*Stored data*:
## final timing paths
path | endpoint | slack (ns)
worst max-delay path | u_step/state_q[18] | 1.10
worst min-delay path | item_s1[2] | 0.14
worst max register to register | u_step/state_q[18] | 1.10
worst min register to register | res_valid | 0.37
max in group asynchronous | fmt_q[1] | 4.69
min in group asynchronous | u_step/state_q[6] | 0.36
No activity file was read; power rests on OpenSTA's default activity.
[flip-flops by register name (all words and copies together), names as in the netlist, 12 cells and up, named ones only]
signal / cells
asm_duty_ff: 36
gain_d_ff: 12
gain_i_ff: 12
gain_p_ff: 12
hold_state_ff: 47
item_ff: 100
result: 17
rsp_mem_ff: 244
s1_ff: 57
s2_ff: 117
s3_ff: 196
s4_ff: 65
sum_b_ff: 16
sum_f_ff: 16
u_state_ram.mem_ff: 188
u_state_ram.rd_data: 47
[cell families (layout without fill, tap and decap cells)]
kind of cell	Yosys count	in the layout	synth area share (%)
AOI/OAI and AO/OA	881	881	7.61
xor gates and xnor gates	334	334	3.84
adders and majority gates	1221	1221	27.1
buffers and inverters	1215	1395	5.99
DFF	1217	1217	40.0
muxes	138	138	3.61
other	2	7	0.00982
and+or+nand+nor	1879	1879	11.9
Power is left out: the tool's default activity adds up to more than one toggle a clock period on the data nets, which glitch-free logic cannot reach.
[src/hdl/ldst_pkg.sv]
package ldst_pkg;

    // Field widths
    localparam int unsigned HoldW  = 8;
    localparam int unsigned TickW  = 16;
    localparam int unsigned DayW   = 14;
    localparam int unsigned CfgW   = 16;
    localparam int unsigned CfgIdxW = 2;

    // Register reset values
    localparam logic [HoldW-1:0] DebounceHoldRst = 8'd100;
    localparam logic [TickW-1:0] TicksPerStepRst = 16'd40150;
    localparam logic [DayW-1:0]  StepsPerDayRst  = 14'd8640;

    // Smallest usable day length
    localparam logic [DayW-1:0]  MinStepsPerDay  = 14'd2;

    // Number of captured switch times once configured
    localparam logic [1:0]       CapturedFull    = 2'd2;

    // Register indexes
    typedef enum logic [CfgIdxW-1:0] {
        REG_DEBOUNCE_HOLD  = 2'd0,
        REG_TICKS_PER_STEP = 2'd1,
        REG_STEPS_PER_DAY  = 2'd2
    } cfg_reg_t;

    // One result word
    typedef struct packed {
        logic            lamp_on;
        logic            led_on;
        logic            is_configured;
        logic [DayW-1:0] time_of_day;
    } result_t;

endpackage
### config.mk
export PLATFORM = sky130hd
export DESIGN_NAME = duty_cycle_bandwidth_throttle
export DESIGN_NICKNAME = d
export VERILOG_FILES = /design/src/design/dcbt_pkg.sv /design/src/design/dcbt_div.sv /design/src/design/duty_cycle_bandwidth_throttle.sv
export SDC_FILE = /design/constraint.sdc
export NUM_CORES = 2
export LEC_CHECK = 0
export BUFFER_PORTS_ARGS = -buffer_cell sky130_fd_sc_hd__buf_2
export CAP_MARGIN = 25
export CORE_MARGIN = 2
export CORE_UTILIZATION = 27
export DETAILED_ROUTE_END_ITERATION = 8
export GPL_ROUTABILITY_DRIVEN = 0
export PLACE_DENSITY = 0.52
export SYNTH_ARGS = -nofsm -noshare
export SYNTH_HDL_FRONTEND = slang
export SYNTH_HIERARCHICAL = 1
export SYNTH_SLANG_ARGS = --single-unit
### constraint.sdc
create_clock -name clk -period 12.95 [get_ports clk]
set_input_delay 1.9425 -clock clk [delete_from_list [all_inputs] [get_ports clk]]
set_output_delay 1.9425 -clock clk [all_outputs]
set_load 0.05 [all_outputs]
## config.mk

```make
export PLATFORM = sky130hd
export DESIGN_NAME = battery_led_bargraph_top_flat
export DESIGN_NICKNAME = d
export VERILOG_FILES = /design/src/blb_pkg.sv /design/src/blb_if.sv /design/src/blb_battery.sv /design/src/blb_energy.sv /design/src/battery_led_bargraph_top.sv /design/src/flat_wrapper.sv
export SDC_FILE = /design/constraint.sdc
export NUM_CORES = 1
export LEC_CHECK = 0
export BUFFER_PORTS_ARGS = -buffer_cell sky130_fd_sc_hd__buf_2
export CAP_MARGIN = 10
export CORE_MARGIN = 2
export CORE_UTILIZATION = 53
export CTS_CLUSTER_SIZE = 40
export DETAILED_ROUTE_END_ITERATION = 7
export GPL_TIMING_DRIVEN = 1
export PLACE_DENSITY = 0.74
export SLEW_MARGIN = 20
export SYNTH_ARGS = -nofsm -noshare
export SYNTH_HDL_FRONTEND = slang
export SYNTH_SLANG_ARGS = --single-unit
```

## constraint.sdc

```tcl
create_clock -name i_clk -period 6.05 [get_ports i_clk]
set_clock_uncertainty 0.15 [all_clocks]
set_input_delay 0.3025 -clock i_clk [delete_from_list [all_inputs] [get_ports i_clk]]
set_output_delay 0.3025 -clock i_clk [all_outputs]
set_load 0.01 [all_outputs]
```

## src/blb_pkg.sv

```systemverilog
// Shared types, constants and the voltage ladder table for the LED bargraph block.
`timescale 1ns / 1ps

package blb_pkg;

    localparam int LED_COUNT = 16;
    localparam logic [LED_COUNT-1:0] ALL_LEDS = '1;
    localparam logic [LED_COUNT-1:0] BAR5 = 16'h1FF8;
    localparam int LADDER_N = 16;

    // Low-voltage alert bands and their blink timing.
    localparam logic [15:0] FAST_BAND_MV = 16'd3200;
    localparam logic [7:0] SLOW_ON_TICKS = 8'd10;
    localparam logic [7:0] SLOW_LAST_TICK = 8'd19;
    localparam logic [7:0] FAST_ON_TICKS = 8'd2;
    localparam logic [7:0] FAST_LAST_TICK = 8'd3;

    // Lap-energy blink timing.
    localparam logic [7:0] ENERGY_ON_TICKS = 8'd5;
    localparam logic [7:0] ENERGY_LAST_TICK = 8'd10;
    localparam logic [2:0] ENERGY_PERIODS = 3'd5;

    // Configuration register reset values.
    localparam logic [7:0] HB_TIMEOUT_RESET = 8'd25;
    localparam logic [7:0] ENERGY_HIGH_RESET = 8'd105;
    localparam logic [7:0] ENERGY_LOW_RESET = 8'd95;

    // Configuration register indexes.
    typedef enum logic [1:0] {
        CFG_HB_TIMEOUT  = 2'd0,
        CFG_ENERGY_HIGH = 2'd1,
        CFG_ENERGY_LOW  = 2'd2
    } t_cfg_index;

    typedef enum logic [1:0] {
        COL_RED   = 2'd0,
        COL_GREEN = 2'd1,
        COL_BLUE  = 2'd2
    } t_colour;

    typedef struct packed {
        logic [LED_COUNT-1:0] red;
        logic [LED_COUNT-1:0] green;
        logic [LED_COUNT-1:0] blue;
    } t_rgb;

    typedef struct packed {
        logic [15:0]          above;
        t_colour              colour;
        logic [LED_COUNT-1:0] mask;
    } t_rung;

    // Highest rung first; the first threshold exceeded picks the bar.
    localparam t_rung LADDER [LADDER_N] = '{
        '{16'd4000, COL_GREEN, 16'h1FF8}, '{16'd3950, COL_GREEN, 16'h0FF0},
        '{16'd3900, COL_GREEN, 16'h07E0}, '{16'd3850, COL_GREEN, 16'h03C0},
        '{16'd3800, COL_GREEN, 16'h0180},
        '{16'd3750, COL_BLUE,  16'h1FF8}, '{16'd3700, COL_BLUE,  16'h0FF0},
        '{16'd3650, COL_BLUE,  16'h07E0}, '{16'd3600, COL_BLUE,  16'h03C0},
        '{16'd3550, COL_BLUE,  16'h0180},
        '{16'd3500, COL_RED,   16'h1008}, '{16'd3450, COL_RED,   16'h1818},
        '{16'd3400, COL_RED,   16'h1C38}, '{16'd3350, COL_RED,   16'h1E78},
        '{16'd3300, COL_RED,   16'h1FF8}, '{16'd3250, COL_RED,   16'h1FF8}
    };

endpackage

```

## src/blb_if.sv

```systemverilog
// Valid/ready channel interfaces for tick requests and LED mask results.
`timescale 1ns / 1ps

interface blb_in_if;
    logic        valid;
    logic        ready;
    logic [7:0]  heartbeat_byte;
    logic [15:0] cell_voltage;
    logic        energy_update;
    logic [7:0]  energy_value;

    modport source (output valid, heartbeat_byte, cell_voltage, energy_update,
                    energy_value, input ready);
    modport sink (input valid, heartbeat_byte, cell_voltage, energy_update,
                  energy_value, output ready);
endinterface

interface blb_out_if;
    logic        valid;
    logic        ready;
    logic [15:0] red_mask;
    logic [15:0] green_mask;
    logic [15:0] blue_mask;

    modport source (output valid, red_mask, green_mask, blue_mask, input ready);
    modport sink (input valid, red_mask, green_mask, blue_mask, output ready);
endinterface

```

## src/blb_battery.sv

```systemverilog
// Heartbeat watchdog, voltage ladder and low-voltage alert blinker.
`timescale 1ns / 1ps

module blb_battery import blb_pkg::*; (
    input  logic        i_clk,
    input  logic        i_rst_n,
    input  logic        i_adv,
    input  logic [7:0]  i_heartbeat,
    input  logic [15:0] i_mv,
    input  logic [7:0]  i_timeout,
    output t_rgb        o_rgb
);

    logic [7:0]  r_last_hb;
    logic [15:0] r_stale;
    logic [7:0]  r_alert;
    logic [15:0] n_stale;
    logic [7:0]  n_alert;

    // Saturating count of ticks with an unchanged heartbeat.
    always_comb begin
        if (i_heartbeat == r_last_hb) begin
            n_stale = (r_stale == 16'hFFFF) ? r_stale : r_stale + 16'd1;
        end else begin
            n_stale = '0;
        end
    end

    // Ladder search, then the blinking red bar below the lowest rung; all dark once the heartbeat is stale.
    always_comb begin
        logic       found;
        logic [7:0] alert;
        found = 1'b0;
        alert = r_alert;
        o_rgb = '0;
        if (n_stale < {8'd0, i_timeout}) begin
            // Walk upward so the highest exceeded rung wins.
            for (int i = LADDER_N - 1; i >= 0; i--) begin
                if (i_mv > LADDER[i].above) begin
                    found = 1'b1;
                    o_rgb = '0;
                    case (LADDER[i].colour)
                        COL_RED:   o_rgb.red = LADDER[i].mask;
                        COL_GREEN: o_rgb.green = LADDER[i].mask;
                        COL_BLUE:  o_rgb.blue = LADDER[i].mask;
                        default:   o_rgb = '0;
                    endcase
                end
            end
            if (!found) begin
                if (i_mv > FAST_BAND_MV) begin
                    if (r_alert < SLOW_ON_TICKS) begin
                        o_rgb.red = BAR5;
                    end else if (r_alert > SLOW_LAST_TICK) begin
                        alert = '0;
                    end
                end else begin
                    if (r_alert < FAST_ON_TICKS) begin
                        o_rgb.red = BAR5;
                    end else if (r_alert > FAST_LAST_TICK) begin
                        alert = '0;
                    end
                end
            end
        end
        n_alert = alert + 8'd1;
    end

    // State advances once per processed tick.
    always_ff @(posedge i_clk) begin
        if (!i_rst_n) begin
            r_last_hb <= '0;
            r_stale   <= '0;
            r_alert   <= '0;
        end else if (i_adv) begin
            r_last_hb <= i_heartbeat;
            r_stale   <= n_stale;
            r_alert   <= n_alert;
        end
    end

endmodule

```

## src/blb_energy.sv

```systemverilog
// Lap-energy blink sequence that overrides the battery bar.
`timescale 1ns / 1ps

module blb_energy import blb_pkg::*; (
    input  logic       i_clk,
    input  logic       i_rst_n,
    input  logic       i_adv,
    input  logic       i_update,
    input  logic [7:0] i_value,
    input  logic [7:0] i_high_limit,
    input  logic [7:0] i_low_limit,
    input  t_rgb       i_rgb,
    output t_rgb       o_rgb
);

    logic [7:0] r_received;
    logic [7:0] r_shown;
    logic       r_awaiting;
    logic [7:0] r_count;
    logic [2:0] r_periods;
    logic [7:0] n_received;
    logic [7:0] n_shown;
    logic       n_awaiting;
    logic [7:0] n_count;
    logic [2:0] n_periods;

    // Start, run and finish the five-period blink of the lap colour.
    always_comb begin
        logic [7:0] count;
        n_received = i_update ? i_value : r_received;
        n_shown    = r_shown;
        n_awaiting = r_awaiting;
        n_periods  = r_periods;
        count      = r_count;
        o_rgb      = i_rgb;
        if ((n_shown != n_received) && n_awaiting) begin
            n_shown    = n_received;
            n_awaiting = 1'b0;
        end
        if ((n_shown == n_received) && !n_awaiting) begin
            o_rgb = '0;
            if (count < ENERGY_ON_TICKS) begin
                if (n_shown > i_high_limit) begin
                    o_rgb.red = ALL_LEDS;
                end else if (n_shown < i_low_limit) begin
                    o_rgb.green = ALL_LEDS;
                end else begin
                    o_rgb.blue = ALL_LEDS;
                end
            end else if (count > ENERGY_LAST_TICK) begin
                n_periods = n_periods + 3'd1;
                count     = '0;
            end
            if (n_periods >= ENERGY_PERIODS) begin
                n_periods  = '0;
                n_awaiting = 1'b1;
                n_shown    = '0;
                n_received = '0;
            end
        end
        n_count = count + 8'd1;
    end

    always_ff @(posedge i_clk) begin
        if (!i_rst_n) begin
            r_received <= '0;
            r_shown    <= '0;
            r_awaiting <= 1'b1;
            r_count    <= '0;
            r_periods  <= '0;
        end else if (i_adv) begin
            r_received <= n_received;
            r_shown    <= n_shown;
            r_awaiting <= n_awaiting;
            r_count    <= n_count;
            r_periods  <= n_periods;
        end
    end

endmodule

```

## src/battery_led_bargraph_top.sv

```systemverilog
// Top level of the battery LED bargraph: registers, handshake and result stage.
`timescale 1ns / 1ps

// Each display tick request carries a heartbeat byte, the lowest cell voltage
// in mV and an optional lap-energy byte, and yields one result with red, green
// and blue 16-bit LED masks. A request is captured in an input register when it
// is accepted, the watchdog, voltage ladder and lap-energy blink logic work on
// it while it is held there, and the masks land in an output register once the
// result register can take them. The result holds until the output side takes
// it. One request is taken every clock cycle while the output side is ready.
// The user must write the three 8-bit configuration registers through the
// plain write port only while the block is idle; the block does not check it.

module battery_led_bargraph_top import blb_pkg::*; (
    input  logic       i_clk,
    input  logic       i_rst_n,
    input  logic       i_cfg_we,
    input  logic [1:0] i_cfg_index,
    input  logic [7:0] i_cfg_data,
    blb_in_if.sink     i_in,
    blb_out_if.source  o_out
);

    logic [7:0]  r_timeout;
    logic [7:0]  r_high_limit;
    logic [7:0]  r_low_limit;
    logic        r_in_valid;
    logic [7:0]  r_heartbeat;
    logic [15:0] r_mv;
    logic        r_update;
    logic [7:0]  r_value;
    logic        r_out_valid;
    t_rgb        r_rgb;
    logic        w_adv;
    t_rgb        w_batt_rgb;
    t_rgb        w_final_rgb;

    // Configuration registers; indexes past the list are ignored.
    always_ff @(posedge i_clk) begin
        if (!i_rst_n) begin
            r_timeout    <= HB_TIMEOUT_RESET;
            r_high_limit <= ENERGY_HIGH_RESET;
            r_low_limit  <= ENERGY_LOW_RESET;
        end else if (i_cfg_we) begin
            case (i_cfg_index)
                CFG_HB_TIMEOUT:  r_timeout <= i_cfg_data;
                CFG_ENERGY_HIGH: r_high_limit <= i_cfg_data;
                CFG_ENERGY_LOW:  r_low_limit <= i_cfg_data;
                default:         r_timeout <= r_timeout;
            endcase
        end
    end

    // The held request is processed when the result register can take it.
    assign w_adv = r_in_valid && (!r_out_valid || o_out.ready);
    assign i_in.ready = !r_in_valid || w_adv;

    // Input register.
    always_ff @(posedge i_clk) begin
        if (!i_rst_n) begin
            r_in_valid <= 1'b0;
        end else if (i_in.ready) begin
            r_in_valid <= i_in.valid;
        end
    end

    always_ff @(posedge i_clk) begin
        if (i_in.valid && i_in.ready) begin
            r_heartbeat <= i_in.heartbeat_byte;
            r_mv        <= i_in.cell_voltage;
            r_update    <= i_in.energy_update;
            r_value     <= i_in.energy_value;
        end
    end

    blb_battery u_battery (
        .i_clk       (i_clk),
        .i_rst_n     (i_rst_n),
        .i_adv       (w_adv),
        .i_heartbeat (r_heartbeat),
        .i_mv        (r_mv),
        .i_timeout   (r_timeout),
        .o_rgb       (w_batt_rgb)
    );

    blb_energy u_energy (
        .i_clk        (i_clk),
        .i_rst_n      (i_rst_n),
        .i_adv        (w_adv),
        .i_update     (r_update),
        .i_value      (r_value),
        .i_high_limit (r_high_limit),
        .i_low_limit  (r_low_limit),
        .i_rgb        (w_batt_rgb),
        .o_rgb        (w_final_rgb)
    );

    // Result register.
    always_ff @(posedge i_clk) begin
        if (!i_rst_n) begin
            r_out_valid <= 1'b0;
        end else if (w_adv) begin
            r_out_valid <= 1'b1;
        end else if (o_out.ready) begin
            r_out_valid <= 1'b0;
        end
    end

    always_ff @(posedge i_clk) begin
        if (w_adv) begin
            r_rgb <= w_final_rgb;
        end
    end

    assign o_out.valid      = r_out_valid;
    assign o_out.red_mask   = r_rgb.red;
    assign o_out.green_mask = r_rgb.green;
    assign o_out.blue_mask  = r_rgb.blue;

endmodule
```

## src/flat_wrapper.sv

```systemverilog
// flat-port wrapper written by rule: the top's interface ports become plain ports
module battery_led_bargraph_top_flat import blb_pkg::*;
  (i_clk, i_rst_n, i_cfg_we, i_cfg_index, i_cfg_data, i_in_valid, i_in_heartbeat_byte, i_in_cell_voltage, i_in_energy_update, i_in_energy_value, i_in_ready, o_out_valid, o_out_red_mask, o_out_green_mask, o_out_blue_mask, o_out_ready);
  blb_in_if i_in_i ();
  blb_out_if o_out_i ();
  input  logic i_clk;
  input  logic i_rst_n;
  input  logic i_cfg_we;
  input  logic [1:0] i_cfg_index;
  input  logic [7:0] i_cfg_data;
  input wire logic [$bits(i_in_i.valid)-1:0] i_in_valid;
  input wire logic [$bits(i_in_i.heartbeat_byte)-1:0] i_in_heartbeat_byte;
  input wire logic [$bits(i_in_i.cell_voltage)-1:0] i_in_cell_voltage;
  input wire logic [$bits(i_in_i.energy_update)-1:0] i_in_energy_update;
  input wire logic [$bits(i_in_i.energy_value)-1:0] i_in_energy_value;
  output wire logic [$bits(i_in_i.ready)-1:0] i_in_ready;
  output wire logic [$bits(o_out_i.valid)-1:0] o_out_valid;
  output wire logic [$bits(o_out_i.red_mask)-1:0] o_out_red_mask;
  output wire logic [$bits(o_out_i.green_mask)-1:0] o_out_green_mask;
  output wire logic [$bits(o_out_i.blue_mask)-1:0] o_out_blue_mask;
  input wire logic [$bits(o_out_i.ready)-1:0] o_out_ready;
  assign i_in_i.valid = i_in_valid;
  assign i_in_i.heartbeat_byte = i_in_heartbeat_byte;
  assign i_in_i.cell_voltage = i_in_cell_voltage;
  assign i_in_i.energy_update = i_in_energy_update;
  assign i_in_i.energy_value = i_in_energy_value;
  assign i_in_ready = i_in_i.ready;
  assign o_out_valid = o_out_i.valid;
  assign o_out_red_mask = o_out_i.red_mask;
  assign o_out_green_mask = o_out_i.green_mask;
  assign o_out_blue_mask = o_out_i.blue_mask;
  assign o_out_i.ready = o_out_ready;
  battery_led_bargraph_top u_core (.i_clk(i_clk), .i_rst_n(i_rst_n), .i_cfg_we(i_cfg_we), .i_cfg_index(i_cfg_index), .i_cfg_data(i_cfg_data), .i_in(i_in_i), .o_out(o_out_i));
endmodule
```

Yosys cells after proc, flatten, opt, wreduce, memory -nomap -nowiden
Index checks and enable logic that the tools add are counted.
{"block": "op_classes", "eq_ne": 6, "addsub": 4, "n_lt_le_gt_ge": 27, "n_mux": 71, "reduce_logical": 15}
{"op": "48-bit 2-to-1 mux", "n": 18}
{"op": "16-bit by 12-bit > comparator with 1-bit output, second input constant", "n": 17}
{"op": "16-bit 2-to-1 mux", "n": 9}
{"op": "8-bit 2-to-1 mux", "n": 16}
{"op": "45-bit 2-to-1 mux", "n": 1}
{"op": "32-bit 2-to-1 mux", "n": 1}
{"op": "1-bit 2-to-1 mux", "n": 22}
{"op": "16-bit by 1-bit adder with 16-bit output, second input constant", "n": 1}
{"op": "8-bit by 1-bit adder with 8-bit output, second input constant", "n": 2}
{"op": "16-bit equality test, second input constant", "n": 1}
{"op": "8-bit equality test", "n": 2}
{"op": "16-bit by 8-bit < comparator with 1-bit output", "n": 1}
{"op": "3-bit 2-to-1 mux", "n": 4}
{"op": "8-bit by 2-bit > comparator with 1-bit output, second input constant", "n": 1}
{"op": "8-bit by 4-bit > comparator with 1-bit output, second input constant", "n": 1}
{"op": "8-bit by 5-bit > comparator with 1-bit output, second input constant", "n": 1}
{"op": "8-bit > comparator", "n": 1}
{"op": "8-bit by 2-bit < comparator with 1-bit output, second input constant", "n": 1}
{"op": "8-bit by 3-bit < comparator with 1-bit output, second input constant", "n": 1}
{"op": "8-bit by 4-bit < comparator with 1-bit output, second input constant", "n": 1}
{"op": "8-bit < comparator", "n": 1}
{"op": "8-bit inequality test", "n": 1}
{"op": "2-bit AND reduction", "n": 4}
{"op": "1-bit logical AND", "n": 4}
{"op": "8 further kinds", "n": 11}
{"block": "word_totals", "regBits": 167, "word_cells": 143, "input_bits": 48, "output_inout_bits": 50}

Logic depth before layout (Yosys ltp)
Gate-level depths: netlist (run 1).
{"block": "depth", "depth_word": 22, "mapped_depth": 22, "depth_no_buf": 20}

Hierarchy
Synthesis (run 1) repeated with hierarchy kept, for this count alone.
{"block": "unflattened", "cells_unflattened": 1004, "area_unflattened_um2": 9255.1}
{"module": "battery_led_bargraph_top", "seq_area_each_um2": 2952.8, "cells_per_inst": 190, "area_per_inst_um2": 3522.1, "n_inst": 1}
{"module": "blb_battery", "seq_area_each_um2": 640.6, "cells_per_inst": 433, "area_per_inst_um2": 3113.0, "n_inst": 1}
{"module": "blb_energy", "seq_area_each_um2": 560.5, "cells_per_inst": 381, "area_per_inst_um2": 2620.0, "n_inst": 1}

Least setup slack after synthesis (run 1)
Ideal clock, no wire load.
{"block": "synth_timing", "path_kind": "register to register", "startpoint": "register u_core.u_battery.r_stale[0]", "endpoint": "register u_core.u_battery.r_alert[2]", "slack_ns": 1.752, "n_path_buf": 2, "t_required_ns": 5.826, "arrival_ns": 4.073, "synth_period_minus_slack_ns": 4.298, "stages_incl_launch_ff": 22, "setup_ns": 0.074, "cell_sequence": "dfxtp_1 -> ha_1 -> and3_1 -> clkbuf_1 -> and4_1 -> nor2_1 -> nand2_1 -> xor2_1 -> nor2_1 -> ha_1 -> a21o_1 -> a21o_1 -> a21oi_1 -> o311ai_1 -> nand2_1 -> and4b_1 -> buf_2 -> a21boi_0 -> nor2b_1 -> ha_1 -> or3b_2 -> a31oi_1"}
{"block": "synth_between", "elab_chain_cells": 6, "word_cells_on_any_way": 7, "classes_between": "2 x add/sub; 1 x order compare; 1 x eq/ne; 3 x mux"}
{"item": "start, declared", "line": "blb_battery.sv:15", "source": "logic [15:0] r_stale;"}
{"item": "start signal, assigned", "line": "blb_battery.sv:77", "source": "r_stale <= n_stale;"}
{"item": "16-bit by 1-bit adder with 16-bit output / 16-bit equality test (equally long branches)", "line": "blb_battery.sv:23", "source": "n_stale = (r_stale == 16'hFFFF) ? r_stale : r_stale + 16'd1;"}
{"item": "16-bit 2-to-1 mux *", "line": "blb_battery.sv:23"}
{"item": "16-bit 2-to-1 mux *", "line": "blb_battery.sv:22", "source": "if (i_heartbeat == r_last_hb) begin"}
{"item": "via u_core.u_battery.n_stale[5]", "line": "blb_battery.sv:17", "source": "logic [15:0] n_stale;"}
{"item": "16-bit by 8-bit < comparator with 1-bit output *", "line": "blb_battery.sv:36", "source": "if (n_stale < {8'd0, i_timeout}) begin"}
{"item": "8-bit 2-to-1 mux *", "line": "blb_battery.sv:36"}
{"item": "8-bit by 1-bit adder with 8-bit output *", "line": "blb_battery.sv:66", "source": "n_alert = alert + 8'd1;"}
{"item": "end signal, assigned", "line": "blb_battery.sv:78", "source": "r_alert <= n_alert;"}
{"item": "end, declared", "line": "blb_battery.sv:16", "source": "logic [7:0] r_alert;"}
The timed path passes the listed nets; every way through them passes the cells marked *.
A chain may end at the register's enable or synchronous reset.

Worst setup path after layout (run 1)
Ends and elaborated chain as after synthesis.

*Work order*: Scanning the data above, count the lines in which the string "import" occurs and state only the count.

*Finished exercise*: 4